Creative Coding とはコードを使ってアート作品を書く事です(コードでお絵かきをする、という表現を使われていました)。js の Processing と Ruby を組み合わせて作成したアート作品などを紹介されていて、Writinig Weird Code とも通ずる内容でした。

私は、この LT の中にあった 「自分が楽しむためにコーディングをしている」 という言葉に心を打たれました。仕事でプログラミングをする事が多くなっていたので、「楽しむ」という感覚を忘れていたな、と。 プログラミングを何かの手段として使うのではなく、楽しむために一種の「おもちゃ」のような感覚で使うというのは私には無い感覚だったので、新しい世界を見つけた感覚でした。

楽しむ、という感覚は日々業務に追われていたり歳を重ねる毎に忘れがちだと思う(実際忘れていた)ので、思い出させてくれた @chobishiba さんには感謝を伝えたいです。

(最近は https://twitter.com/hashtag/dailycoding を眺めて色んな人の作品に触れていたりします)

Ruby Committers and the World

Rubyのコミッターによるパネルディスカッション「Ruby Committers and the World」では、Rubyの未来や課題について深く掘り下げた議論が行われました。このプログラムでは Matz をはじめとした Ruby コミッターの方々が壇上に集まり、議題に沿って喋りたい人が手を挙げて好きなように喋っていく、という形式で、実際の議論の現場を見ているような感覚で観ていました。

Literal String や rbs、ビルドツールの話など、現状の課題から今後の改善予定の機能がどのような経緯で修正まで至ったのか等、何かしらの発表として残っていないのが勿体ないくらいの貴重な話がいくつも聴けました。(去年の動画は YouTube にアップされているみたいだったので、今年の動画がアップされたら是非観てみてください)

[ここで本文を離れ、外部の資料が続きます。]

## config.mk

```make
export PLATFORM = sky130hd
export DESIGN_NAME = uart_word_tx
export DESIGN_NICKNAME = d
export VERILOG_FILES = /design/src/rtl/uart_pkg.sv /design/src/rtl/word_fifo.sv /design/src/rtl/uart_word_tx.sv
export SDC_FILE = /design/constraint.sdc
export NUM_CORES = 1
export LEC_CHECK = 0
export ABC_AREA = 1
export BUFFER_PORTS_ARGS = -buffer_cell sky130_fd_sc_hd__buf_2
export CORE_ASPECT_RATIO = 1.75
export CORE_MARGIN = 2
export CORE_UTILIZATION = 40
export DETAILED_ROUTE_END_ITERATION = 8
export PLACE_DENSITY = 0.63
export SLEW_MARGIN = 20
export SYNTH_ARGS = -nofsm -noshare
export SYNTH_HDL_FRONTEND = slang
export SYNTH_SLANG_ARGS = --single-unit
```

## constraint.sdc

```tcl
create_clock -name CLK -period 6.7 [get_ports CLK]
set_input_delay 0.335 -clock CLK [delete_from_list [all_inputs] [get_ports CLK]]
set_output_delay 0.335 -clock CLK [all_outputs]
set_load 0.01 [all_outputs]
```

## src/rtl/uart_pkg.sv

```systemverilog
// Shared UART definitions for the board link: FSM states and 8N1 framing constants.
// The instruction loader's receiver imports this package as well.
package uart_pkg;

    typedef enum logic [1:0] {
        ST_IDLE  = 2'd0,
        ST_START = 2'd1,
        ST_DATA  = 2'd2,
        ST_STOP  = 2'd3
    } uart_state_t;

    localparam logic UART_START_BIT = 1'b0;
    localparam logic UART_STOP_BIT  = 1'b1;
    localparam int   UART_DATA_BITS = 8;

endpackage

```

## src/rtl/word_fifo.sv

```systemverilog
// Small synchronous word FIFO with occupancy count; pointers wrap modulo DEPTH.
// Push while full and pop while empty are ignored internally.
module word_fifo #(
    parameter int WIDTH = 16,
    parameter int DEPTH = 4
) (
    input  logic                     i_clk,
    input  logic                     i_rst,
    input  logic                     i_push,
    input  logic [WIDTH-1:0]         i_data,
    input  logic                     i_pop,
    output logic [WIDTH-1:0]         o_head,
    output logic                     o_full,
    output logic                     o_empty,
    output logic [$clog2(DEPTH):0]   o_count
);

    localparam int AW = $clog2(DEPTH);
    localparam int CW = AW + 1;

    logic [WIDTH-1:0] r_mem [DEPTH];
    logic [AW-1:0]    r_wr_ptr;
    logic [AW-1:0]    r_rd_ptr;
    logic [CW-1:0]    r_count;
    logic             w_push;
    logic             w_pop;

    // Full is derived from the count alone, so a same-cycle pop never frees a slot early.
    assign o_full  = (r_count == CW'(DEPTH));
    assign o_empty = (r_count == '0);
    assign o_count = r_count;
    assign o_head  = r_mem[r_rd_ptr];
    assign w_push  = i_push && !o_full;
    assign w_pop   = i_pop && !o_empty;

    always_ff @(posedge i_clk) begin
        if (i_rst) begin
            r_wr_ptr <= '0;
            r_rd_ptr <= '0;
            r_count  <= '0;
        end else begin
            if (w_push) r_wr_ptr <= r_wr_ptr + AW'(1);
            if (w_pop)  r_rd_ptr <= r_rd_ptr + AW'(1);
            r_count <= r_count + CW'(w_push) - CW'(w_pop);
        end
    end

    // NOTE: the storage array is not reset; the reset count and pointers make stale entries unreachable.
    always_ff @(posedge i_clk) begin
        if (w_push && !i_rst) r_mem[r_wr_ptr] <= i_data;
    end

endmodule

```

## src/rtl/uart_word_tx.sv

```systemverilog
// Word-oriented UART transmitter: queues 16-bit words and sends each as two 8N1 frames,
// high byte first, with no idle gap between frames or between queued words.
module uart_word_tx
    import uart_pkg::*;
#(
    parameter int CLKS_PER_BIT = 868,
    parameter int FIFO_DEPTH   = 4
) (
    input  logic        CLK,
    input  logic        RST,
    input  logic [15:0] data_in,
    input  logic        data_valid,
    output logic        data_ready,
    output logic        UART_RXD_OUT,
    output logic        busy
);

    localparam int CW = $clog2(CLKS_PER_BIT);
    localparam int IW = $clog2(UART_DATA_BITS);
    localparam int QW = $clog2(FIFO_DEPTH) + 1;
    localparam logic [CW-1:0] CNT_LAST = CW'(CLKS_PER_BIT - 1);
    localparam logic [IW-1:0] IDX_LAST = IW'(UART_DATA_BITS - 1);

    uart_state_t r_state;
    uart_state_t w_state_n;
    logic [CW-1:0] r_cnt;
    logic [CW-1:0] w_cnt_n;
    logic [IW-1:0] r_idx;
    logic [IW-1:0] w_idx_n;
    logic [UART_DATA_BITS-1:0] r_shift;
    logic [UART_DATA_BITS-1:0] w_shift_n;
    logic [UART_DATA_BITS-1:0] r_low;
    logic [UART_DATA_BITS-1:0] w_low_n;
    logic r_byte_sel;
    logic w_byte_sel_n;
    logic r_line;
    logic w_line_n;

    logic          w_pop;
    logic          w_bit_done;
    logic [15:0]   w_head;
    logic          w_full;
    logic          w_empty;
    logic [QW-1:0] w_count;

    word_fifo #(
        .WIDTH (16),
        .DEPTH (FIFO_DEPTH)
    ) u_fifo (
        .i_clk   (CLK),
        .i_rst   (RST),
        .i_push  (data_valid),
        .i_data  (data_in),
        .i_pop   (w_pop),
        .o_head  (w_head),
        .o_full  (w_full),
        .o_empty (w_empty),
        .o_count (w_count)
    );

    assign data_ready   = !w_full;
    assign busy         = (w_count != '0) || (r_state != ST_IDLE);
    assign UART_RXD_OUT = r_line;
    assign w_bit_done   = (r_cnt == CNT_LAST);

    // NOTE: sequential state uses non-blocking assignments so every register samples pre-edge values.
    always_ff @(posedge CLK) begin
        if (RST) begin
            r_state    <= ST_IDLE;
            r_cnt      <= '0;
            r_idx      <= '0;
            r_shift    <= '0;
            r_low      <= '0;
            r_byte_sel <= 1'b0;
            r_line     <= UART_STOP_BIT;
        end else begin
            r_state    <= w_state_n;
            r_cnt      <= w_cnt_n;
            r_idx      <= w_idx_n;
            r_shift    <= w_shift_n;
            r_low      <= w_low_n;
            r_byte_sel <= w_byte_sel_n;
            r_line     <= w_line_n;
        end
    end

    // NOTE: every signal gets a default before the case so no path leaves one unassigned (no latches).
    always_comb begin
        w_state_n    = r_state;
        w_cnt_n      = r_cnt + CW'(1);
        w_idx_n      = r_idx;
        w_shift_n    = r_shift;
        w_low_n      = r_low;
        w_byte_sel_n = r_byte_sel;
        w_pop        = 1'b0;

        unique case (r_state)
            ST_IDLE: begin
                w_cnt_n = '0;
                if (!w_empty) begin
                    w_pop        = 1'b1;
                    w_shift_n    = w_head[15:8];
                    w_low_n      = w_head[7:0];
                    w_byte_sel_n = 1'b0;
                    w_state_n    = ST_START;
                end
            end
            ST_START: begin
                if (w_bit_done) begin
                    w_cnt_n   = '0;
                    w_idx_n   = '0;
                    w_state_n = ST_DATA;
                end
            end
            ST_DATA: begin
                if (w_bit_done) begin
                    w_cnt_n   = '0;
                    w_shift_n = r_shift >> 1;
                    w_idx_n   = r_idx + IW'(1);
                    if (r_idx == IDX_LAST) w_state_n = ST_STOP;
                end
            end
            ST_STOP: begin
                if (w_bit_done) begin
                    w_cnt_n = '0;
                    if (!r_byte_sel) begin
                        w_shift_n    = r_low;
                        w_byte_sel_n = 1'b1;
                        w_state_n    = ST_START;
                    end else if (!w_empty) begin
                        w_pop        = 1'b1;
                        w_shift_n    = w_head[15:8];
                        w_low_n      = w_head[7:0];
                        w_byte_sel_n = 1'b0;
                        w_state_n    = ST_START;
                    end else begin
                        w_state_n = ST_IDLE;
                    end
                end
            end
            default: w_state_n = ST_IDLE;
        endcase

        // The line is registered from next-state values so it changes on the same edge as the FSM.
        unique case (w_state_n)
            ST_START: w_line_n = UART_START_BIT;
            ST_DATA:  w_line_n = w_shift_n[0];
            default:  w_line_n = UART_STOP_BIT;
        endcase
    end

endmodule

```

==> impl_metrics.csv <==
group,metric,value,unit
run_status,status,"finished clean",
final_layout,n_fill_cell,1083,
timing,clock_skew,7.11,ps
clock_network,clock_sinks,106,
drt,vias,3353,
synth,synth-edff-count,64,
synth,ys_warn_count,0,
placed_design,place_ws,4050,ps
synth,syn_inst,504,
synth,yosys_register_bits,106,
drt,final_antenna_net_count,0,
hold_path,hold_path_class,"in2reg",
timing,layout_worst_path_cycle_share,39.7,%
critical_path,r2r_cells,12,
drt,wirelength,9380,um
placed_design,hpwl,6640,um
critical_path,cp_cell_sequence,"nor2_1 > nand2_1 > inv_1 > nor2_1 > inv_1 > a21oi_4 > ha_1 > inv_1 > ha_1 > fa_1 > xor2_1 > nor2_1",
final_layout,layout_commonest_cell,"nand2_1",
synth,syn_nets,537,
critical_path,startpoint,"u_fifo.o_count[1]",
placed_design,place_inst,646,
timing,setup_viol,0,
floorplanning,io_pins,22,
global_routing,gr-total-overflow,0,
timing,setup_slack,4040,ps
synth,synth_cell_types,35,
timing,fmax,376,MHz
global_routing,grt_max_degree,34,
placed_design,gp_congestion,0.846,
synth,syn_area,4720,um2
critical_path,cp-end-kind,"flip-flop",
critical_path,reg2reg_slack,4040,ps
floorplanning,dieArea,12700,um2
critical_path,crit_arrival,2890,ps
placed_design,portBuffers,21,
timing,maxSlewViolCount,0,
critical_path,cp.required,6930,ps
drt,first_iter_violations,174,
global_routing,antenna_found_initial,0,
synth,synth_area_leaders,"edfxtp_1 (41%), dfxtp_1 (18%), nand2_1 (7.2%)",
floorplanning,core,11500,um2
final_layout,final_cell_mix,"nand2_1 (91), nor2_1 (76), edfxtp_1 (64)",
synth,syn_area_per_cell,9.36,um2
drt,routed_via_density,5.06,
final_layout,fin_nets,555,
clock_network,htree_levels,3,
timing,hold-worst-slack,198,ps
power,p_per_area,376,nW/um2
floorplanning,initial_utilization,41.0,%
power,leakagePower,0.00203,uW
critical_path,critPathKind,"reg2reg",
clock_network,cts_tree,"done",
clock_network,post-cts-setup-buffers,0,
critical_path,slowest_stage,"nand2_1",
synth,ys_seq_area_share,58.5,%
floorplanning,die_y,148,um
clock_network,cts-root-buf,"clkbuf_16",
global_routing,grt_pass1_vias,3319,
timing,slew_headroom,36.5,%
drt,dr.pass1.iters,6,
global_routing,grt_util_all_layers,15.6,%
final_layout,antenna_cells,0,
timing,hold_viol,0,
drt,drt_drc_violations_left,0,
clock_network,clock_path_buffers,2,
drt,wl_per_cell,14.2,um
critical_path,worstSetupStartpointType,"flip-flop",
critical_path,r2r_start,"u_fifo.o_count[1]",
timing,tightestPinTransition,952,ps
timing,fin_tns_setup,0,ps
timing,fin_crit,2660,ps
run,maxCapViolCount,0,
floorplanning,die_x,86.1,um
synth,yosysTopAreaCell,"edfxtp_1",
clock_network,clock_latency,350,ps
timing,rsz0062_at_grt,"no",
synth,yosysTopAreaCellShare,40.7,%
power,ir_worst_vdd,0.163,mV
clock_network,cts_buffers,9,
synth,synthArstFlopShare,0,%
critical_path,critPathMaxStageDelay,510,ps
final_layout,layoutNonFillerInstCount,662,
clock_network,hold_buffers,0,
critical_path,crit_end,"u_fifo.o_count[2]",
critical_path,r2r_end,"u_fifo.o_count[2]",
synth,synth_ff_type,"edfxtp_1",
critical_path,crit_fanout,19,
power,fin_total_pwr,1960,uW
final_layout,synthToLayoutAreaGrowth,10.8,%
clock_network,cts_resized,0,
final_layout,drive_gt1_share,11.6,%
floorplanning,row_count,52,
global_routing,grt_pass1_wl,15500,um
clock_network,cts.clk_slew.worst_paths,70,ps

最後のほうに Matz が他言語の async/await に苦言を呈していたのが特に印象的で、是非はともかく、生の声で開発者の思想を聴ける機会はあまりないと思うので、非常に楽しい時間でした(笑)(async/await については Ruby 自体が極力開発者が無駄なことをしない、という思想を持っていると思うので、async/await もその思想に反することなのかな、と勝手に推測したりします)。

壇上の様子

Ruby Committer 勢揃い!

得たこと

今回、初めて RubyKaigi に参加してみて、お世辞では無く本当に多くのことを学べたと思います(正確に表現すると「学び」よりも「気付き」に近いかも)。技術的な事ももちろんそうですが、「初参加」という立場としてはそれ以外で得たことの方が多かったかもしれません。細かいところではいくつもありますが、大きく分けて2つあります。

1. Ruby 愛が高まったこと

多くの Rubyist に触れたり、間近で制作者に触れる事で Ruby への親近感が一気に高まりました。最初は独特の雰囲気に圧倒されたりもしてましたが、3日目が終わる頃にはすっかり Ruby を好きになって、Ruby を書いている自分をなんだか誇らしく思える位になっていたと思います(笑)。

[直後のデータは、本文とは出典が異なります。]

==> src/rtl/dsp_pkg.sv <==
`default_nettype none
// ============================================================================
// Module      : dsp_pkg
// Description : Shared limits and elaboration helpers for DSP48A1 datapath blocks.
// Revision    : 1.0 - initial release
// ============================================================================
package dsp_pkg;

  localparam int DSP_MAX_WIDTH = 48;
  localparam int DSP_MAX_DEPTH = 8;

  function automatic int clog2(input int value);
    int result;
    int span;
    result = 0;
    span   = 1;
    while (span < value) begin
      span   = span * 2;
      result = result + 1;
    end
    return result;
  endfunction

  // Tap-select width must encode 0..depth and never collapse to zero bits.
  function automatic int tap_width(input int depth);
    return (clog2(depth + 1) < 1) ? 1 : clog2(depth + 1);
  endfunction

  function automatic bit cfg_ok(input int width, input int depth);
    return (width >= 1) && (width <= DSP_MAX_WIDTH) &&
           (depth >= 0) && (depth <= DSP_MAX_DEPTH);
  endfunction

endpackage
`default_nettype wire

==> src/rtl/dsp_pipe_stage.sv <==
`default_nettype none
// ============================================================================
// Module      : dsp_pipe_stage
// Description : One data+valid pipeline register with ce, valid-only flush and sync reset.
// Revision    : 1.0 - initial release
// ============================================================================
module dsp_pipe_stage #(
  parameter int DATA_W = 18
) (
  input  logic              clk,
  input  logic              rst,
  input  logic              ce,
  input  logic              flush,
  input  logic [DATA_W-1:0] data_i,
  input  logic              valid_i,
  output logic [DATA_W-1:0] data_o,
  output logic              valid_o
);

  logic [DATA_W-1:0] data_q;
  logic [DATA_W-1:0] data_d;
  logic              valid_q;
  logic              valid_d;

  // Flush only kills the qualifier; the data word still advances with ce.
  always_comb begin
    data_d  = data_q;
    valid_d = valid_q;
    if (ce) begin
      data_d  = data_i;
      valid_d = valid_i;
    end
    if (flush) begin
      valid_d = 1'b0;
    end
  end

  always_ff @(posedge clk) begin
    if (rst) begin
      data_q  <= '0;
      valid_q <= 1'b0;
    end else begin
      data_q  <= data_d;
      valid_q <= valid_d;
    end
  end

  assign data_o  = data_q;
  assign valid_o = valid_q;

endmodule
`default_nettype wire

==> src/rtl/dsp_pipe_delay.sv <==
`default_nettype none
// ============================================================================
// Module      : dsp_pipe_delay
// Description : DEPTH-stage delay line with runtime tap select, valid tracking and fill status.
// Revision    : 1.0 - initial release
// ============================================================================
module dsp_pipe_delay
  import dsp_pkg::*;
#(
  parameter  int WIDTH   = 18,
  parameter  int DEPTH   = 2,
  parameter  bit OUT_REG = 1'b0,
  localparam int TAP_W   = tap_width(DEPTH)
) (
  input  logic             clk,
  input  logic             rst,
  input  logic             ce,
  input  logic             flush,
  input  logic [WIDTH-1:0] in,
  input  logic             in_valid,
  input  logic [TAP_W-1:0] tap_sel,
  output logic [WIDTH-1:0] out,
  output logic             out_valid,
  output logic             primed
);

  if (!cfg_ok(WIDTH, DEPTH)) begin : g_cfg_check
    $error("dsp_pipe_delay: WIDTH=%0d DEPTH=%0d outside supported range", WIDTH, DEPTH);
  end

  // Entry 0 is the live input so that tap 0 and tap k share one index space.
  logic [DEPTH:0][WIDTH-1:0] stg_data;
  logic [DEPTH:0]            stg_vld;
  logic [WIDTH-1:0]          tap_data;
  logic                      tap_vld;

  assign stg_data[0] = in;
  assign stg_vld[0]  = in_valid;

  for (genvar k = 1; k <= DEPTH; k++) begin : g_stage
    dsp_pipe_stage #(
      .DATA_W (WIDTH)
    ) u_stage (
      .clk     (clk),
      .rst     (rst),
      .ce      (ce),
      .flush   (flush),
      .data_i  (stg_data[k-1]),
      .valid_i (stg_vld[k-1]),
      .data_o  (stg_data[k]),
      .valid_o (stg_vld[k])
    );
  end

  if (DEPTH == 0) begin : g_passthru
    logic unused_ctrl;
    assign unused_ctrl = ^{tap_sel, flush, clk, rst, ce};
    assign tap_data    = stg_data[0];
    assign tap_vld     = stg_vld[0];
    assign primed      = 1'b1;
  end else begin : g_tapped
    logic [TAP_W-1:0] tap_eff;
    logic [TAP_W-1:0] fill_q;
    logic [TAP_W-1:0] fill_d;

    assign tap_eff = (tap_sel > TAP_W'(DEPTH)) ? TAP_W'(DEPTH) : tap_sel;

    always_comb begin
      tap_data = stg_data[0];
      tap_vld  = stg_vld[0];
      for (int k = 1; k <= DEPTH; k++) begin
        if (tap_eff == TAP_W'(k)) begin
          tap_data = stg_data[k];
          tap_vld  = stg_vld[k];
        end
      end
    end

    // Counts enabled shifts since the last rst/flush, saturating at DEPTH.
    always_comb begin
      fill_d = fill_q;
      if (flush) begin
        fill_d = '0;
      end else if (ce && (fill_q != TAP_W'(DEPTH))) begin
        fill_d = fill_q + TAP_W'(1);
      end
    end

    always_ff @(posedge clk) begin
      if (rst) begin
        fill_q <= '0;
      end else begin
        fill_q <= fill_d;
      end
    end

    assign primed = (fill_q == TAP_W'(DEPTH));
  end

  if (OUT_REG) begin : g_out_reg
    dsp_pipe_stage #(
      .DATA_W (WIDTH)
    ) u_out_reg (
      .clk     (clk),
      .rst     (rst),
      .ce      (ce),
      .flush   (1'b0),
      .data_i  (tap_data),
      .valid_i (tap_vld),
      .data_o  (out),
      .valid_o (out_valid)
    );
  end else begin : g_out_comb
    assign out       = tap_data;
    assign out_valid = tap_vld;
  end

endmodule
`default_nettype wire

Ruby の未来の明るい話を聞くことが多かったこともあり、自分の使っている仕事道具が向こう数年は安泰だと感じたことも誇らしさに繋がったのかもしれません。高速化やメモリ最適化、構文解析の改善によって、Ruby はどんどん進化しているという実感も得ることができました。

2. 技術(Ruby)へのモチベーションが上がったこと

セッションの項でも触れましたが、技術を「楽しむ」という姿勢が非常に格好いいと思いました。Creative Coding のように、いつもの業務とは違う形で技術に触れてみることで世界が広がることもありそうだ、ということに気付けたことで技術へのモチベーションも高まりました。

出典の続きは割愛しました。